More silence. Then, because Clara couldn't help herself: "Do you ever go there? To the garden?"
"No."
"But you said the rose…"
"I can see it from my window. It's everywhere now. It has completely overtaken that section of wall."
"You could have had it removed."
"I tried. It grew back. Rather like yourself, actually. It is quite impossible to be rid of it entirely.”
Clara didn't know whether to be insulted or oddly touched. "I'm going to make it beautiful again."

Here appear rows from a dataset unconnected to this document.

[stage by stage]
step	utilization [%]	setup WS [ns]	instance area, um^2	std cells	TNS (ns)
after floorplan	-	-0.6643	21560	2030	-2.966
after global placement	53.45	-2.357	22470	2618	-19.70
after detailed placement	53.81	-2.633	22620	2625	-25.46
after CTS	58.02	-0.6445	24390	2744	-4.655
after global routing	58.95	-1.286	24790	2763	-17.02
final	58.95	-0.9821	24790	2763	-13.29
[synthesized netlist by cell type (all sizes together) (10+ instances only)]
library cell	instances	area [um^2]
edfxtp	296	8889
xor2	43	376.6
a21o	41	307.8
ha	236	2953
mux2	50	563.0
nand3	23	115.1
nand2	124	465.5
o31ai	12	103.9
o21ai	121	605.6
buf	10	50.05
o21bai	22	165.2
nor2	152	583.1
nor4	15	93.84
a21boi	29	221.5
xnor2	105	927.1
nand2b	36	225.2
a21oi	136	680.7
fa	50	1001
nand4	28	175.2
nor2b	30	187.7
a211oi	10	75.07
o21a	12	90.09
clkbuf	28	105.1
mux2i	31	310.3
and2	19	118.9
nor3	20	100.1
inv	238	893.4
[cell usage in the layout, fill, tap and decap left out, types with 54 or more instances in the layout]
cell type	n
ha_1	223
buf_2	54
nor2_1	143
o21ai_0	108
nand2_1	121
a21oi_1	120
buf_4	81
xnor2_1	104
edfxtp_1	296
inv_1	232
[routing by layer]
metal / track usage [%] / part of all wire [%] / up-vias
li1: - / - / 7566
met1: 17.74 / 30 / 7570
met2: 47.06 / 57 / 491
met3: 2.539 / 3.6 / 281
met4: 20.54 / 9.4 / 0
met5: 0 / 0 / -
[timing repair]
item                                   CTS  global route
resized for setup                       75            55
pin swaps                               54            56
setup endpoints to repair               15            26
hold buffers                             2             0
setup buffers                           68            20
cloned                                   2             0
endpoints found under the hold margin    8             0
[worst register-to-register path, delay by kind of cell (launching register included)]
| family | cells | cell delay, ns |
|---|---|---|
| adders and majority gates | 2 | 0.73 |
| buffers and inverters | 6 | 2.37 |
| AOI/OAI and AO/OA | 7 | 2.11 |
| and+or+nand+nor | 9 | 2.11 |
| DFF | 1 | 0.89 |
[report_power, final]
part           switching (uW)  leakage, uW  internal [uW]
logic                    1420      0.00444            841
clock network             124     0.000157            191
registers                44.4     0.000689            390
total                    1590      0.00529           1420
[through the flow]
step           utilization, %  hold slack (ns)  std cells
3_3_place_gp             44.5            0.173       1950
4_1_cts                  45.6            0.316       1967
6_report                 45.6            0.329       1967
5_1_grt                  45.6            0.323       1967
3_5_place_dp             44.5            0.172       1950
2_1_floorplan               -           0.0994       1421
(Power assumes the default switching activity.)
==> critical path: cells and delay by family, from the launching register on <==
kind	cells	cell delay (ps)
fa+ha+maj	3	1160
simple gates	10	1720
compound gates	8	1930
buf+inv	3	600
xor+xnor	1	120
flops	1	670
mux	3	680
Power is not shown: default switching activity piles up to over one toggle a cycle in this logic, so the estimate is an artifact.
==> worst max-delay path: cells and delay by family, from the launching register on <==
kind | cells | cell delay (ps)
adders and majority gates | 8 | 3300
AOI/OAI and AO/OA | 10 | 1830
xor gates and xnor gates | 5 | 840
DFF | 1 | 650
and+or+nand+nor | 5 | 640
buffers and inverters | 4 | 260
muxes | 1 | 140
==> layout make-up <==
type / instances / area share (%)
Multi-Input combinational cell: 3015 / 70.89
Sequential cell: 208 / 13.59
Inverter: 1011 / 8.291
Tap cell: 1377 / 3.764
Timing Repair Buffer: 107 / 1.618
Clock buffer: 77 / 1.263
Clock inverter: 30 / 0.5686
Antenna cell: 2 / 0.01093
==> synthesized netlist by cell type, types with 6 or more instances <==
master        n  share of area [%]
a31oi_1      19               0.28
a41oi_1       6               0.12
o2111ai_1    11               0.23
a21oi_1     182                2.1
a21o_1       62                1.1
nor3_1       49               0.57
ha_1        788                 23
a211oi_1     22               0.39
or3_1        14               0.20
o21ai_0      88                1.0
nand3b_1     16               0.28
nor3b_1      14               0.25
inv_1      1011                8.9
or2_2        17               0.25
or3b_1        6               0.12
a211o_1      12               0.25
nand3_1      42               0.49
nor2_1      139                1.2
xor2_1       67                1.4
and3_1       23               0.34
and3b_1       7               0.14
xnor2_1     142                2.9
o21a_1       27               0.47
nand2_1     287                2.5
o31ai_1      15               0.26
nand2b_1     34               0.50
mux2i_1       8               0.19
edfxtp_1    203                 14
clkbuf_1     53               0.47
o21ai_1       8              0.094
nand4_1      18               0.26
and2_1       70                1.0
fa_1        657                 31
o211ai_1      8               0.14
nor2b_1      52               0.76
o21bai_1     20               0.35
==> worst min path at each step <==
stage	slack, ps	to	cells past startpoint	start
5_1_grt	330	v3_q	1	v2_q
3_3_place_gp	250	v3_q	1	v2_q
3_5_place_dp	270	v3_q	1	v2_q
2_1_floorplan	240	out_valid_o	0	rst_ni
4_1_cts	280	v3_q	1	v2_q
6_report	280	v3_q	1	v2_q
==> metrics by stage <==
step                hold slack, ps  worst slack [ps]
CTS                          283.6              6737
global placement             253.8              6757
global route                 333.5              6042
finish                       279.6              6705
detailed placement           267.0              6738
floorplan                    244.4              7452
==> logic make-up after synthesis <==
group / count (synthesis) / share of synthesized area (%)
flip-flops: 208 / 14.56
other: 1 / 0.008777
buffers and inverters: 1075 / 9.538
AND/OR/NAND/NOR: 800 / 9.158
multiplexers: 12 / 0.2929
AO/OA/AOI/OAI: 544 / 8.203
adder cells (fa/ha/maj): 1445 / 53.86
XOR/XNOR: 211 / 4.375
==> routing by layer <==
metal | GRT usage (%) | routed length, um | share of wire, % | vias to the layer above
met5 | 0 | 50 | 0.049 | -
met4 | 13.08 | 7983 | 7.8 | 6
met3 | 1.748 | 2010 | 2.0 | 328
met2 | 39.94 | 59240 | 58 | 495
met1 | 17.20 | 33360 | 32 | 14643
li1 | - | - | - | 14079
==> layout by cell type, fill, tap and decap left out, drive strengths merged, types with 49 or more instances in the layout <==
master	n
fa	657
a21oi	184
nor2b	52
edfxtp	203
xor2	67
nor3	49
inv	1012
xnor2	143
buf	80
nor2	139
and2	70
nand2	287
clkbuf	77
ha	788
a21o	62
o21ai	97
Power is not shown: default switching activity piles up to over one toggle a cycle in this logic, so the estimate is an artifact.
[config.mk]
export PLATFORM = sky130hd
export DESIGN_NAME = hid_keyboard_report_builder
export DESIGN_NICKNAME = d
export VERILOG_FILES = /design/src/hdl/hkr_pkg.sv /design/src/hdl/hid_keyboard_report_builder.sv /design/src/hdl/hkr_update.sv
export SDC_FILE = /design/constraint.sdc
export NUM_CORES = 1
export LEC_CHECK = 0
export BUFFER_PORTS_ARGS = -buffer_cell sky130_fd_sc_hd__buf_2
export CORE_UTILIZATION = 30
export DETAILED_ROUTE_END_ITERATION = 8
export MAX_ROUTING_LAYER = met4
export PLACE_DENSITY_LB_ADDON = 0.25
export SLEW_MARGIN = 25
export SYNTH_ARGS = -nofsm -noshare
export SYNTH_HDL_FRONTEND = slang
export SYNTH_SLANG_ARGS = --single-unit
[constraint.sdc]
create_clock -name clk -period 6.8 [get_ports clk]
set_input_delay 1.36 -clock clk [delete_from_list [all_inputs] [get_ports clk]]
set_output_delay 1.36 -clock clk [all_outputs]
set_load 0.03 [all_outputs]
[src/hdl/hkr_pkg.sv]
// ----------------------------------------------------------------------------
// HID keyboard report builder package
// Shared types and constants for the boot keyboard report logic.
// ----------------------------------------------------------------------------
package hkr_pkg;

  // Report layout.
  localparam int NumSlots = 6;
  localparam int SlotIdxW = $clog2(NumSlots);

  // Key code ranges: modifier keys sit at the top of the valid range.
  localparam logic [7:0] ModFirst = 8'hE0;
  localparam logic [7:0] ModLast  = 8'hE7;

  // Default for the auto-report register.
  localparam logic AutoReportReset = 1'b1;

  // Operation codes.
  typedef enum logic [2:0] {
    OpPress        = 3'd0,
    OpPressMask    = 3'd1,
    OpMaskPress    = 3'd2,
    OpRelease      = 3'd3,
    OpReleaseMask  = 3'd4,
    OpMaskRelease  = 3'd5,
    OpReleaseAll   = 3'd6,
    OpSend         = 3'd7
  } op_t;

  typedef logic [7:0] key_slots_t [NumSlots];

  // One captured input item.
  typedef struct packed {
    op_t        opcode;
    logic [7:0] key_code;
    logic [7:0] modifier_mask;
  } hkr_item_t;

  // Status of one processed item.
  typedef struct packed {
    logic success;
    logic report_sent;
  } hkr_status_t;

endpackage

[src/hdl/hid_keyboard_report_builder.sv]
// ----------------------------------------------------------------------------
// HID keyboard report builder
// Keeps a boot keyboard report (modifier byte, six key slots) and returns
// the updated report with status for every command.
// An input register in front of the update logic captures each accepted
// command, and a result register behind it raises done with the status,
// while the report state is updated from the same captured command.
// Throughput: one command per cycle; busy stays low.
// Reset clears the report, empties the pipeline and sets auto-report.
// The receiver cannot stall; each result is shown for one cycle only.
// ----------------------------------------------------------------------------
module hid_keyboard_report_builder import hkr_pkg::*; (
  input  logic       clk,
  input  logic       rst,
  input  logic       start,
  output logic       busy,
  input  logic [2:0] opcode,
  input  logic [7:0] key_code,
  input  logic [7:0] modifier_mask,
  input  logic       cfg_valid,
  output logic       cfg_ready,
  input  logic       cfg_data,
  output logic       done,
  output logic       success,
  output logic       report_sent,
  output logic [7:0] modifiers_out,
  output logic [7:0] slot0,
  output logic [7:0] slot1,
  output logic [7:0] slot2,
  output logic [7:0] slot3,
  output logic [7:0] slot4,
  output logic [7:0] slot5
);

  logic        auto_report;
  logic        item_valid;
  hkr_item_t   item;
  logic [7:0]  mods;
  key_slots_t  slots;
  logic [7:0]  mods_next;
  key_slots_t  slots_next;
  hkr_status_t status;
  hkr_status_t status_q;

  // The pipeline takes a command and a register write in every cycle.
  assign busy      = 1'b0;
  assign cfg_ready = 1'b1;

  // Auto-report register.
  always_ff @(posedge clk) begin
    if (rst) begin
      auto_report <= AutoReportReset;
    end else if (cfg_valid && cfg_ready) begin
      auto_report <= cfg_data;
    end
  end

  // Input register.
  always_ff @(posedge clk) begin
    if (rst) begin
      item_valid <= 1'b0;
    end else begin
      item_valid <= start && !busy;
    end
    if (start && !busy) begin
      item.opcode        <= op_t'(opcode);
      item.key_code      <= key_code;
      item.modifier_mask <= modifier_mask;
    end
  end

  hkr_update u_update (
    .item        (item),
    .mods        (mods),
    .slots       (slots),
    .auto_report (auto_report),
    .mods_next   (mods_next),
    .slots_next  (slots_next),
    .status      (status)
  );

  // Report state, updated once per captured command.
  always_ff @(posedge clk) begin
    if (rst) begin
      mods <= 8'd0;
      for (int i = 0; i < NumSlots; i++) begin
        slots[i] <= 8'd0;
      end
    end else if (item_valid) begin
      mods  <= mods_next;
      slots <= slots_next;
    end
  end

  // Result register: status with the transfer, report read from the state.
  always_ff @(posedge clk) begin
    if (rst) begin
      done <= 1'b0;
    end else begin
      done <= item_valid;
    end
    if (item_valid) begin
      status_q <= status;
    end
  end

  assign success       = status_q.success;
  assign report_sent   = status_q.report_sent;
  assign modifiers_out = mods;
  assign slot0         = slots[0];
  assign slot1         = slots[1];
  assign slot2         = slots[2];
  assign slot3         = slots[3];
  assign slot4         = slots[4];
  assign slot5         = slots[5];

endmodule

[src/hdl/hkr_update.sv]
// ----------------------------------------------------------------------------
// HID keyboard report update
// Applies one operation to the modifier byte and the six key slots and
// produces the success and report flags.
// ----------------------------------------------------------------------------
module hkr_update import hkr_pkg::*; (
  input  hkr_item_t   item,
  input  logic [7:0]  mods,
  input  key_slots_t  slots,
  input  logic        auto_report,
  output logic [7:0]  mods_next,
  output key_slots_t  slots_next,
  output hkr_status_t status
);

  logic                code_bad;
  logic                is_mod;
  logic [7:0]          mod_bit;
  logic                held;
  logic                free_found;
  logic [SlotIdxW-1:0] free_idx;
  logic                ok;

  // Classify the key code.
  assign code_bad = (item.key_code == 8'd0) || (item.key_code > ModLast);
  assign is_mod   = (item.key_code >= ModFirst);
  assign mod_bit  = 8'(1) << item.key_code[2:0];

  // Compare all slots in parallel; lowest empty slot wins.
  always_comb begin
    held       = 1'b0;
    free_found = 1'b0;
    free_idx   = '0;
    for (int i = NumSlots - 1; i >= 0; i--) begin
      if (slots[i] == item.key_code) begin
        held = 1'b1;
      end
      if (slots[i] == 8'd0) begin
        free_found = 1'b1;
        free_idx   = SlotIdxW'(i);
      end
    end
  end

  // Operation decode and state update.
  always_comb begin
    mods_next  = mods;
    slots_next = slots;
    ok         = 1'b1;
    case (item.opcode)
      OpPress, OpPressMask: begin
        if (code_bad) begin
          ok = 1'b0;
        end else if (is_mod) begin
          mods_next = mods | mod_bit;
        end else if (held || !free_found) begin
          ok = 1'b0;
        end else begin
          slots_next[free_idx] = item.key_code;
        end
        if (ok && (item.opcode == OpPressMask)) begin
          mods_next = mods_next | item.modifier_mask;
        end
      end
      OpRelease, OpReleaseMask: begin
        if (code_bad) begin
          ok = 1'b0;
        end else if (is_mod) begin
          mods_next = mods & ~mod_bit;
        end else begin
          for (int i = 0; i < NumSlots; i++) begin
            if (slots[i] == item.key_code) begin
              slots_next[i] = 8'd0;
            end
          end
        end
        if (ok && (item.opcode == OpReleaseMask)) begin
          mods_next = mods_next & ~item.modifier_mask;
        end
      end
      OpMaskPress: begin
        mods_next = mods | item.modifier_mask;
      end
      OpMaskRelease: begin
        mods_next = mods & ~item.modifier_mask;
      end
      OpReleaseAll: begin
        mods_next = 8'd0;
        for (int i = 0; i < NumSlots; i++) begin
          slots_next[i] = 8'd0;
        end
      end
      default: begin
        // Send leaves the report unchanged.
      end
    endcase
  end

  // A send always transmits; anything else transmits on success with auto-report.
  assign status.success     = ok;
  assign status.report_sent = (item.opcode == OpSend) || (ok && auto_report);

endmodule
<file path="src/hw/rtl/hee_pkg.sv">
package hee_pkg;

    // kind of run an input byte expands into
    typedef logic [2:0] t_kind;
    typedef logic [2:0] t_idx;

    localparam t_kind KIND_PLAIN = 3'd0;
    localparam t_kind KIND_LT    = 3'd1;
    localparam t_kind KIND_GT    = 3'd2;
    localparam t_kind KIND_QUOT  = 3'd3;
    localparam t_kind KIND_AMP   = 3'd4;
    localparam t_kind KIND_BR    = 3'd5;

    localparam logic [7:0] CH_LF   = 8'h0A;
    localparam logic [7:0] CH_CR   = 8'h0D;
    localparam logic [7:0] CH_QUOT = 8'h22;
    localparam logic [7:0] CH_AMP  = 8'h26;
    localparam logic [7:0] CH_LT   = 8'h3C;
    localparam logic [7:0] CH_GT   = 8'h3E;

    // index of the final byte of a run
    function automatic t_idx run_last(input t_kind kind);
        t_idx v;
        case (kind)
            KIND_PLAIN: v = 3'd0;
            KIND_LT:    v = 3'd3;
            KIND_GT:    v = 3'd3;
            KIND_QUOT:  v = 3'd5;
            KIND_AMP:   v = 3'd4;
            KIND_BR:    v = 3'd4;
            default:    v = 3'd0;
        endcase
        return v;
    endfunction

endpackage

</file>
<file path="src/hw/rtl/hee_in_if.sv">
interface hee_in_if;
    logic       valid;
    logic       ready;
    logic [7:0] in_byte;
    logic       first_of_string;

    modport source (output valid, output in_byte, output first_of_string, input ready);
    modport sink   (input valid, input in_byte, input first_of_string, output ready);
endinterface

</file>
<file path="src/hw/rtl/hee_out_if.sv">
interface hee_out_if;
    logic       valid;
    logic       ready;
    logic [7:0] out_byte;
    logic       last_of_run;

    modport source (output valid, output out_byte, output last_of_run, input ready);
    modport sink   (input valid, input out_byte, input last_of_run, output ready);
endinterface

</file>
<file path="src/hw/rtl/hee_entity_rom.sv">
module hee_entity_rom (
    input  hee_pkg::t_kind i_kind,
    input  hee_pkg::t_idx  i_idx,
    input  logic [7:0]     i_char,
    output logic [7:0]     o_byte
);

    always_comb begin
        o_byte = i_char;
        case (i_kind)
            hee_pkg::KIND_LT: begin
                case (i_idx)
                    3'd0:    o_byte = "&";
                    3'd1:    o_byte = "l";
                    3'd2:    o_byte = "t";
                    default: o_byte = ";";
                endcase
            end
            hee_pkg::KIND_GT: begin
                case (i_idx)
                    3'd0:    o_byte = "&";
                    3'd1:    o_byte = "g";
                    3'd2:    o_byte = "t";
                    default: o_byte = ";";
                endcase
            end
            hee_pkg::KIND_QUOT: begin
                case (i_idx)
                    3'd0:    o_byte = "&";
                    3'd1:    o_byte = "q";
                    3'd2:    o_byte = "u";
                    3'd3:    o_byte = "o";
                    3'd4:    o_byte = "t";
                    default: o_byte = ";";
                endcase
            end
            hee_pkg::KIND_AMP: begin
                case (i_idx)
                    3'd0:    o_byte = "&";
                    3'd1:    o_byte = "a";
                    3'd2:    o_byte = "m";
                    3'd3:    o_byte = "p";
                    default: o_byte = ";";
                endcase
            end
            hee_pkg::KIND_BR: begin
                case (i_idx)
                    3'd0:    o_byte = "<";
                    3'd1:    o_byte = "B";
                    3'd2:    o_byte = "R";
                    3'd3:    o_byte = ">";
                    default: o_byte = hee_pkg::CH_CR;
                endcase
            end
            default: o_byte = i_char;
        endcase
    end

endmodule

</file>
<file path="src/hw/rtl/html_entity_escaper.sv">
// html entity escaper
//
// input channel i_in carries one text byte per beat plus a first_of_string
// flag that clears the carriage-return memory. output channel o_out carries
// one escaped byte per beat; last_of_run marks the final beat caused by an
// input byte.
// an input byte passes through the hold register and then the output
// register before its first output beat is valid.
// throughput: a byte that passes through yields one beat, so plain text
// streams at one beat per cycle while the receiver does not stall. an entity
// is 4 to 6 bytes; the hold register is stepped by the run index counter,
// and the next input beat is taken in the cycle the last byte leaves.
// a line feed right after a carriage return produces no output beat.
// reset (i_rst_n low, synchronous) empties the hold and output registers
// and clears the carriage-return memory.
// when the receiver stalls, the output register holds its beat and the
// hold register keeps the current byte; input is taken again as soon as
// the final output beat of the held byte can move.
module html_entity_escaper (
    input logic          i_clk,
    input logic          i_rst_n,
    hee_in_if.sink       i_in,
    hee_out_if.source    o_out
);

    // hold register: byte being expanded
    logic           r_pend, n_pend;
    hee_pkg::t_kind r_kind, n_kind;
    logic [7:0]     r_char, n_char;
    hee_pkg::t_idx  r_idx,  n_idx;
    logic           r_prev_cr, n_prev_cr;

    // output register
    logic           r_out_valid, n_out_valid;
    logic [7:0]     r_out_byte,  n_out_byte;
    logic           r_out_last,  n_out_last;

    logic           w_adv;
    logic           w_last;
    logic           w_accept;
    logic           w_after_cr;
    logic           w_suppress;
    hee_pkg::t_kind w_new_kind;
    logic [7:0]     w_rom_byte;

    hee_entity_rom u_rom (
        .i_kind (r_kind),
        .i_idx  (r_idx),
        .i_char (r_char),
        .o_byte (w_rom_byte)
    );

    // output register can take a new beat
    assign w_adv  = !r_out_valid || o_out.ready;
    // held byte emits its final beat this cycle
    assign w_last = r_pend && w_adv && (r_idx == hee_pkg::run_last(r_kind));

    assign i_in.ready = !r_pend || w_last;
    assign w_accept   = i_in.valid && i_in.ready;

    assign w_after_cr = !i_in.first_of_string && r_prev_cr;

    // classify the incoming byte
    always_comb begin
        w_suppress = 1'b0;
        case (i_in.in_byte)
            hee_pkg::CH_LT:   w_new_kind = hee_pkg::KIND_LT;
            hee_pkg::CH_GT:   w_new_kind = hee_pkg::KIND_GT;
            hee_pkg::CH_QUOT: w_new_kind = hee_pkg::KIND_QUOT;
            hee_pkg::CH_AMP:  w_new_kind = hee_pkg::KIND_AMP;
            hee_pkg::CH_CR:   w_new_kind = hee_pkg::KIND_BR;
            hee_pkg::CH_LF: begin
                w_new_kind = hee_pkg::KIND_BR;
                w_suppress = w_after_cr;
            end
            default:          w_new_kind = hee_pkg::KIND_PLAIN;
        endcase
    end

    always_comb begin
        n_pend      = r_pend;
        n_kind      = r_kind;
        n_char      = r_char;
        n_idx       = r_idx;
        n_prev_cr   = r_prev_cr;
        n_out_valid = r_out_valid;
        n_out_byte  = r_out_byte;
        n_out_last  = r_out_last;

        if (o_out.ready) begin
            n_out_valid = 1'b0;
        end

        // step the held byte into the output register
        if (r_pend && w_adv) begin
            n_out_valid = 1'b1;
            n_out_byte  = w_rom_byte;
            n_out_last  = w_last;
            n_idx       = r_idx + 3'd1;
            if (w_last) begin
                n_pend = 1'b0;
            end
        end

        // take a new byte; a suppressed line feed leaves nothing to hold
        if (w_accept) begin
            n_prev_cr = (i_in.in_byte == hee_pkg::CH_CR);
            n_pend    = !w_suppress;
            n_kind    = w_new_kind;
            n_char    = i_in.in_byte;
            n_idx     = '0;
        end
    end

    always_ff @(posedge i_clk) begin
        if (!i_rst_n) begin
            r_pend      <= 1'b0;
            r_prev_cr   <= 1'b0;
            r_out_valid <= 1'b0;
            r_idx       <= '0;
        end else begin
            r_pend      <= n_pend;
            r_prev_cr   <= n_prev_cr;
            r_out_valid <= n_out_valid;
            r_idx       <= n_idx;
        end
    end

    always_ff @(posedge i_clk) begin
        r_kind     <= n_kind;
        r_char     <= n_char;
        r_out_byte <= n_out_byte;
        r_out_last <= n_out_last;
    end

    assign o_out.valid       = r_out_valid;
    assign o_out.out_byte    = r_out_byte;
    assign o_out.last_of_run = r_out_last;

endmodule
</file>
<file path="src/flat_wrapper.sv">
// flat-port wrapper written by rule: the top's interface ports become plain ports
module html_entity_escaper_flat 
  (i_clk, i_rst_n, i_in_valid, i_in_in_byte, i_in_first_of_string, i_in_ready, o_out_valid, o_out_out_byte, o_out_last_of_run, o_out_ready);
  hee_in_if i_in_i ();
  hee_out_if o_out_i ();
  input logic i_clk;
  input logic i_rst_n;
  input wire logic [$bits(i_in_i.valid)-1:0] i_in_valid;
  input wire logic [$bits(i_in_i.in_byte)-1:0] i_in_in_byte;
  input wire logic [$bits(i_in_i.first_of_string)-1:0] i_in_first_of_string;
  output wire logic [$bits(i_in_i.ready)-1:0] i_in_ready;
  output wire logic [$bits(o_out_i.valid)-1:0] o_out_valid;
  output wire logic [$bits(o_out_i.out_byte)-1:0] o_out_out_byte;
  output wire logic [$bits(o_out_i.last_of_run)-1:0] o_out_last_of_run;
  input wire logic [$bits(o_out_i.ready)-1:0] o_out_ready;
  assign i_in_i.valid = i_in_valid;
  assign i_in_i.in_byte = i_in_in_byte;
  assign i_in_i.first_of_string = i_in_first_of_string;
  assign i_in_ready = i_in_i.ready;
  assign o_out_valid = o_out_i.valid;
  assign o_out_out_byte = o_out_i.out_byte;
  assign o_out_last_of_run = o_out_i.last_of_run;
  assign o_out_i.ready = o_out_ready;
  html_entity_escaper u_core (.i_clk(i_clk), .i_rst_n(i_rst_n), .i_in(i_in_i), .o_out(o_out_i));
endmodule
</file>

"It's withered, Clara. Everything in that garden is withered except that cursed rose."
"Then I'll bring it back to life."
"You can't resurrect the past."
“I have no wish to do so I'm trying to survive the present.”
He sighed, and she felt it through her whole body. "Aren't we all?"
The clock struck sevenon the hour. Morning had properly arrived, and with it, the harsh reality of what they'd agreed to. Master and servant. Employer and employee. Two strangers who happened to share a history neither could acknowledge.
"Edmund will return with clothes and food," Gabriel said, shifting slightly. "Until then, you should rest."
"I've been resting."
"You've been unconscious. There's a difference."
"You're full of differences today."
"I'm full of differences every day. You'll learn."
It sounded like a threat and a promise all at once. Clara closed her eyes, overwhelmed by everything, the pain, the humiliation, the bizarre twist of fate that had brought her back to the one person she'd sworn never to need again.
"I won't make this easy for you," Gabriel said quietly.
"I wouldn't expect you to."
"I'm difficult, demanding, and deliberately cruel."
"I observed."
“I shall ensure you rue the day you ever set foot in this house.”
“You have already.”
He made that sound again,not quite laugh, and not quite sob. "Why did you really come here, Clara? The truth this time."
She thought about lying, about protecting herself with whatever fiction might make this bearable. But she was too tired, too broken, and too empty for anything but honesty.
"Because even your cruelty felt safer than being alone," she whispered.
His arms tightened around her, just for a moment, before he forced them to relax. "You're a nothing but a simpleton."
"Yes."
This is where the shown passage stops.